Super important – Unmet demand is basically calculate for every single station pair.

## Now, how do we use our data?

OK this part is weird... 

Our data is at what it calls the "OD" level: like SFO to OAK. However, if you wanna go from SFO to OAK, you need to go through all the stations in between. 

Now, there are also other people who need to hit the stations in between

So this entire module is going to figure out across all the different origin-destination pairs, which pairs specifically use those stations in between? The part sums that up to generate the demand for that segment

Once we have that, we don't actually care about the origin destination pair anymore. 

This process is called routing

## Finally, what about the fleet?

This one is tricky as well. 

Analogy from Gemini: suppose you're juggling balls. 1 ball remains in the air for 10 seconds. So I can get a maximum of 10 balls to get the steady rhythm going.

The key idea is knowing that the ball stays in the air for 10 seconds – that's what we'll call Round Trip time in our example. 

For a specific line at a specific time – the solver runs this:

Cars Needed = Frequency x Round Trip Time x Train Length

In the above example: suppose we set 1 3-car train and 2 10-car trains at morning for red line: the cars needed for the red line would be. Also suppose a red line train takes about 2 hours round trip

So: for the 3-car train, we'd need:

1 train / hour x 2 hours trip x 3 cars = 6 total cars

For the 10-car train, we'd need:

2 trains / hour x 2 hours trip x 10 cars = 40 total cars. 
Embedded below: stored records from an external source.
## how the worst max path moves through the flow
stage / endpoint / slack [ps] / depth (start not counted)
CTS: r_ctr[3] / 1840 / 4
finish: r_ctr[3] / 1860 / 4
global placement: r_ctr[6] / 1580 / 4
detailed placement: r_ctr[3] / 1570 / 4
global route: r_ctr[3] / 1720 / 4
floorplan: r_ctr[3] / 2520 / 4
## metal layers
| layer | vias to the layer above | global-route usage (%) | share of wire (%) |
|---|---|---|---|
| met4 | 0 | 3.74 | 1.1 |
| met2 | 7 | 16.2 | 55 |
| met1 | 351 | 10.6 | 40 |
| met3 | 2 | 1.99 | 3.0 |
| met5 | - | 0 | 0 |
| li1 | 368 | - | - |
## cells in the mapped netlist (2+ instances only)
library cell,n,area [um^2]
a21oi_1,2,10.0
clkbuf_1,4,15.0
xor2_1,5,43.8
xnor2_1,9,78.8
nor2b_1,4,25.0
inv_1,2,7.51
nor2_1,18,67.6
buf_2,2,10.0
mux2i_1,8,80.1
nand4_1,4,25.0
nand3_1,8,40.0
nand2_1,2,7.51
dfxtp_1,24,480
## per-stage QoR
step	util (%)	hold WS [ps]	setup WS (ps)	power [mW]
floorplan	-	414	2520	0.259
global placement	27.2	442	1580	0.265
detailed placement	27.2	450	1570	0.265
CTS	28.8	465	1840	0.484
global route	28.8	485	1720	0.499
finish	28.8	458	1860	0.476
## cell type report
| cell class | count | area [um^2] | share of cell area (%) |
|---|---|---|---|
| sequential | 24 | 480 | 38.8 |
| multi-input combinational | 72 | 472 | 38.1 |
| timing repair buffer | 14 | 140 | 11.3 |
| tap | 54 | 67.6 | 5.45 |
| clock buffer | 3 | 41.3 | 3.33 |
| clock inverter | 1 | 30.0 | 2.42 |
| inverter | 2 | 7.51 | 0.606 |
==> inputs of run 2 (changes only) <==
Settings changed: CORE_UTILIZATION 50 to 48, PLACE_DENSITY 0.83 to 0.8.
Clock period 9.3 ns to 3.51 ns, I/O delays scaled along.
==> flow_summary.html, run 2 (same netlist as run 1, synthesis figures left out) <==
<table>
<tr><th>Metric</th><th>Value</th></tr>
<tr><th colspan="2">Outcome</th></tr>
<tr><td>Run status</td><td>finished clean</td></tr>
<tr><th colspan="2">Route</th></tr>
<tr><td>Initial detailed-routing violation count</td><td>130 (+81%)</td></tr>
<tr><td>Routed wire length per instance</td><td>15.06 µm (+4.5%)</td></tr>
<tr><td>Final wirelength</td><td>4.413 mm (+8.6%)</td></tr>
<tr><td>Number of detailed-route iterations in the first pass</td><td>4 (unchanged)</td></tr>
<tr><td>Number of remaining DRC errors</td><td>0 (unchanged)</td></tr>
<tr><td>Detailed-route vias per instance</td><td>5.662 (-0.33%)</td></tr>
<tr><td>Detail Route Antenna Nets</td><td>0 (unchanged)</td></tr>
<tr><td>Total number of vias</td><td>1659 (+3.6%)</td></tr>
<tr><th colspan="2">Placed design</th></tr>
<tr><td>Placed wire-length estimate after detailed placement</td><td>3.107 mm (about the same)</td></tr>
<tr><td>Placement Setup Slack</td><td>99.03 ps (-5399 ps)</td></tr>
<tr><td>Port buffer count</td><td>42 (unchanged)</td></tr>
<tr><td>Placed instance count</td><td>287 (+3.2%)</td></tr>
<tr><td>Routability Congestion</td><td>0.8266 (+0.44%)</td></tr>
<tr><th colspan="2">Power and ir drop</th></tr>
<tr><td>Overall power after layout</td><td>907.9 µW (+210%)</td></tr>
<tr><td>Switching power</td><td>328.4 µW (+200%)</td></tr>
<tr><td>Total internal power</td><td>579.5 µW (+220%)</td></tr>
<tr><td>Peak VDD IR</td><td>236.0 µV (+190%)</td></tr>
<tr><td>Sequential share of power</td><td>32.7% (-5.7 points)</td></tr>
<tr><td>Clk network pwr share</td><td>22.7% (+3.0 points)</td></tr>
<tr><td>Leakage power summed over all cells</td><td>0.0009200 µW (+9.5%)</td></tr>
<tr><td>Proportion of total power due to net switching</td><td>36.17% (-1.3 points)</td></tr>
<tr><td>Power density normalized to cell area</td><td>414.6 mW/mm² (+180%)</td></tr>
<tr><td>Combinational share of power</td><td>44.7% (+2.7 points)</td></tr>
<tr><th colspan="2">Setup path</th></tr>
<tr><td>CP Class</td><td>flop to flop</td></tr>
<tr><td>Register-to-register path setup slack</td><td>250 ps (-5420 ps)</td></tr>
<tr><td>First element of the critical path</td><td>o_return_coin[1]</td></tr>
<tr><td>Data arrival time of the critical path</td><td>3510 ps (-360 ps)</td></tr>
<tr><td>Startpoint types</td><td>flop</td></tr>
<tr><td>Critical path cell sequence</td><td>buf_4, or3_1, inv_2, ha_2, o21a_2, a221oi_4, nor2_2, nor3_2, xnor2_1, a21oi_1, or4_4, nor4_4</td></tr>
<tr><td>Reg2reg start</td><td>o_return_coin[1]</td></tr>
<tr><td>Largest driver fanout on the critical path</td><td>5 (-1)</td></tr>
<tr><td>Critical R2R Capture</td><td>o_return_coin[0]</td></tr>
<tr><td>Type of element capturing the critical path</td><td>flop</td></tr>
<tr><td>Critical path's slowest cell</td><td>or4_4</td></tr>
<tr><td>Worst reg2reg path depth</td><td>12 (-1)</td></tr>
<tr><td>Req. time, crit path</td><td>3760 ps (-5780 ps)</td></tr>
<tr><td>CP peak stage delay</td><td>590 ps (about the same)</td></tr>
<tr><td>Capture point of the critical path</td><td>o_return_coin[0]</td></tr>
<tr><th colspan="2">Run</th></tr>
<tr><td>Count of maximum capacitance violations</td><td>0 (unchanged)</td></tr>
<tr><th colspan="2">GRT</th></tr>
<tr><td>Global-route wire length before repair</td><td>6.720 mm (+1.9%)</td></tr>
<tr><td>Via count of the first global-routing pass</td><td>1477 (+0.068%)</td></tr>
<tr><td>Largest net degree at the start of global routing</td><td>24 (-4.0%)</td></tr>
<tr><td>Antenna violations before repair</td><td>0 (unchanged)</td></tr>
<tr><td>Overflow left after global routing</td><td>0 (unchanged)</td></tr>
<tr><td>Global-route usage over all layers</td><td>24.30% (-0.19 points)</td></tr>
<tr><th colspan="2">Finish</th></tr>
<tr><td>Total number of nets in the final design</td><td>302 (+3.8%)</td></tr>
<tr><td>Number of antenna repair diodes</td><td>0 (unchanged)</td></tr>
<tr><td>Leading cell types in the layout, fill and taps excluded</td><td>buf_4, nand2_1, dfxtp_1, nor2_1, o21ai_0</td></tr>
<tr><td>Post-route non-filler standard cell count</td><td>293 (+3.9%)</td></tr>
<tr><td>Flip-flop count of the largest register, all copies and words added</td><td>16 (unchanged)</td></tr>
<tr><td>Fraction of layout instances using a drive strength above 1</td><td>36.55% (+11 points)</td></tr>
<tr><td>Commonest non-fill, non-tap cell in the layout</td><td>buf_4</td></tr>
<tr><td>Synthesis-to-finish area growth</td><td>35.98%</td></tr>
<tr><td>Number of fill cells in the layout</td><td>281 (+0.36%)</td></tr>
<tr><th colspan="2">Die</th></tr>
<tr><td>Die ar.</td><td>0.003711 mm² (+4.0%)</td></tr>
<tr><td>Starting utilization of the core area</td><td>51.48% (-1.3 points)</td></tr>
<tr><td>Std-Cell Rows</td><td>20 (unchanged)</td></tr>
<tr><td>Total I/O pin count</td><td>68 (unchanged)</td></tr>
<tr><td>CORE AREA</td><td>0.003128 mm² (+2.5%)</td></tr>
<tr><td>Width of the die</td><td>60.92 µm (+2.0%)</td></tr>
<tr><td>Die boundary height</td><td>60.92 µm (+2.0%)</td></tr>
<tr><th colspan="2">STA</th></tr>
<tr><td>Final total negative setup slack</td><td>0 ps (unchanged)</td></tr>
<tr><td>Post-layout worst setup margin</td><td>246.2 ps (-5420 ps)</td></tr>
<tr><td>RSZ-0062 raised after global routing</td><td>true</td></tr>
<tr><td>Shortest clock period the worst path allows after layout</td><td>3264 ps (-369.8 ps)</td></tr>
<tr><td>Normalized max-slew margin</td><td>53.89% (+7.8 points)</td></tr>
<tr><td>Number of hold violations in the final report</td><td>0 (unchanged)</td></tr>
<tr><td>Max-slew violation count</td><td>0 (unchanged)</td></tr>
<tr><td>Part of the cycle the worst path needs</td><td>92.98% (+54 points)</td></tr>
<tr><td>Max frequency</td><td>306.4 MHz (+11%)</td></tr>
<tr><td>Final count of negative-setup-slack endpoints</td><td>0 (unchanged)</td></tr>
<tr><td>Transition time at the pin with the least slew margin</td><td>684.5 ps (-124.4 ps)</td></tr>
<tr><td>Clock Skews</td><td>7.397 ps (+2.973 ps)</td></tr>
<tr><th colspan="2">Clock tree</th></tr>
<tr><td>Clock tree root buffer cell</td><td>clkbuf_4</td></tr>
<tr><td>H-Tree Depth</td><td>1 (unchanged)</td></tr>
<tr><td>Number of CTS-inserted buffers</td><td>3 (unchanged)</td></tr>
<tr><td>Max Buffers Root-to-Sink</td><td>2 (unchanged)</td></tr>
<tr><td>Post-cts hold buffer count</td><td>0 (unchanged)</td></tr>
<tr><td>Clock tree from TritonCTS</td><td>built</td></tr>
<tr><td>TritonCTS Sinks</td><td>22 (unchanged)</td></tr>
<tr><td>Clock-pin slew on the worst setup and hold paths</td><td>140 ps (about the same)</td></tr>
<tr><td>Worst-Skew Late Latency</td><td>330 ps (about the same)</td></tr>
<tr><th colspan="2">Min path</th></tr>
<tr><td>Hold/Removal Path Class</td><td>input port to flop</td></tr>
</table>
`src/rtl/multiplier_128b_arbiter.sv`:
```
// Round-robin arbiter that shares one LAT-stage pipelined multiplier among NUM_REQ requesters.
// Define MUL_ARB_PERF_EN to add the oIssueCnt/oStallCnt performance counters.
module multiplier_128b_arbiter #(
  parameter int unsigned NUM_REQ = 4,
  parameter int unsigned DATA_W  = 128,
  parameter int unsigned LAT     = 5,
  parameter int unsigned TAG_W   = 2
) (
  input  logic                        iClk,
  input  logic                        iRst,
  input  logic                        iFlush,
  input  logic [NUM_REQ-1:0]          iReqValid,
  output logic [NUM_REQ-1:0]          oReqReady,
  input  logic [NUM_REQ*DATA_W-1:0]   iReqData0,
  input  logic [NUM_REQ*DATA_W-1:0]   iReqData1,
  output logic [NUM_REQ-1:0]          oRspValid,
  input  logic [NUM_REQ-1:0]          iRspReady,
  output logic [2*DATA_W-1:0]         oRspData,
  output logic                        oMulEn,
  output logic                        oMulClr,
  output logic [DATA_W-1:0]           oMulData0,
  output logic [DATA_W-1:0]           oMulData1,
  input  logic [2*DATA_W-1:0]         iMulData,
  output logic                        oBusy
`ifdef MUL_ARB_PERF_EN
  ,
  output logic [31:0]                 oIssueCnt,
  output logic [31:0]                 oStallCnt
`endif
);

  localparam int unsigned   CNT_W   = 32;
  localparam logic [TAG_W-1:0] PTR_RST = TAG_W'(NUM_REQ - 1);

  logic [LAT-1:0]   r_vld;
  logic [TAG_W-1:0] r_tag [LAT];
  logic [TAG_W-1:0] r_ptr;

  logic             w_head_blocked;
  logic             w_en;
  logic             w_any;
  logic             w_grant;
  logic [TAG_W-1:0] w_win;
  logic [TAG_W-1:0] w_head_tag;
  int unsigned      w_idx;

  assign w_head_tag     = r_tag[LAT-1];
  assign w_head_blocked = r_vld[LAT-1] & ~iRspReady[w_head_tag];
  assign w_en           = ~iRst & ~iFlush & ~w_head_blocked;
  assign w_grant        = w_en & w_any;

  // Round-robin search starting just after the last winner
  always_comb begin
    w_any = 1'b0;
    w_win = r_ptr;
    w_idx = 0;
    for (int unsigned i = 1; i <= NUM_REQ; i++) begin
      w_idx = (CNT_W'(r_ptr) + i) % NUM_REQ;
      if (!w_any && iReqValid[w_idx]) begin
        w_any = 1'b1;
        w_win = TAG_W'(w_idx);
      end
    end
  end

  always_comb begin
    oReqReady = '0;
    oMulData0 = '0;
    oMulData1 = '0;
    oRspValid = '0;
    if (w_grant) begin
      oReqReady[w_win] = 1'b1;
      oMulData0 = iReqData0[CNT_W'(w_win)*DATA_W +: DATA_W];
      oMulData1 = iReqData1[CNT_W'(w_win)*DATA_W +: DATA_W];
    end
    if (!iRst && !iFlush && r_vld[LAT-1]) begin
      oRspValid[w_head_tag] = 1'b1;
    end
  end

  assign oRspData = iRst ? '0 : iMulData;
  assign oMulEn   = w_en;
  assign oMulClr  = iRst | iFlush;
  assign oBusy    = ~iRst & (|r_vld);

  // Tag shadow pipeline advances in lockstep with the multiplier enable
  always_ff @(posedge iClk) begin
    if (iRst) begin
      r_vld <= '0;
      for (int i = 0; i < LAT; i++) r_tag[i] <= '0;
      r_ptr <= PTR_RST;
    end else if (iFlush) begin
      r_vld <= '0;
    end else if (w_en) begin
      r_vld    <= {r_vld[LAT-2:0], w_any};
      r_tag[0] <= w_win;
      for (int i = 1; i < LAT; i++) r_tag[i] <= r_tag[i-1];
      if (w_any) r_ptr <= w_win;
    end
  end

`ifdef MUL_ARB_PERF_EN
  logic [31:0] r_issue_cnt;
  logic [31:0] r_stall_cnt;

  always_ff @(posedge iClk) begin
    if (iRst) begin
      r_issue_cnt <= '0;
      r_stall_cnt <= '0;
    end else begin
      if (w_grant)        r_issue_cnt <= r_issue_cnt + 32'd1;
      if (w_head_blocked) r_stall_cnt <= r_stall_cnt + 32'd1;
    end
  end

  assign oIssueCnt = iRst ? '0 : r_issue_cnt;
  assign oStallCnt = iRst ? '0 : r_stall_cnt;
`endif

endmodule
```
So for that schedule we'd need 46 total cars. This works because your frequency variable is setting the number of trains that run per hour. 


#### A note that dispatching

The flaw in the current approach is that we assume that our time periods are basically isolated universes:

- Morning = Universe A.
- Afternoon = Universe B.

Our model assumes that the morning is happening independent of the afternoon, and we shouldn't care about transitioning trains from one line to the other

TBH, this is fine – since we're thinking about the strategy of how we deploy BART lines and at what frequency. The idea is that if we have enough cars to survive the worst hour of the morning rush, we should have enoguh to handle the transition into the slower afternoon period. Also, we don't run out of cars during a transition, we run out when demand is highest. This issue is a real problem, but our model simplifies this porblem away by thinking about ensuring we can service the Peak Hour within each period. 

### What are we optimizing? Lexigraphic what?

Lexicographic just means phased optimization. Split the problem into two phases.

1. Minimize the unmet demand

So, ignore our costs. Let's try and find the schedule that would leave the fewest passengers behind – so, minimize unmet demand. Call the objective value $U$ here.

2. Minimize the fleet's usage (cost)

Now, we say: assumine we leave at most $U$ passengers behind, what's the smallest number of cars that gives us the solution.

The rationale here is that: "If you just said "Minimize Unmet Demand," the solver might unnecessarily run 400 cars just to pick up one extra person, or run empty trains just because it can. Phase 2 trims the fat. It finds the leanest schedule that still provides the best possible service."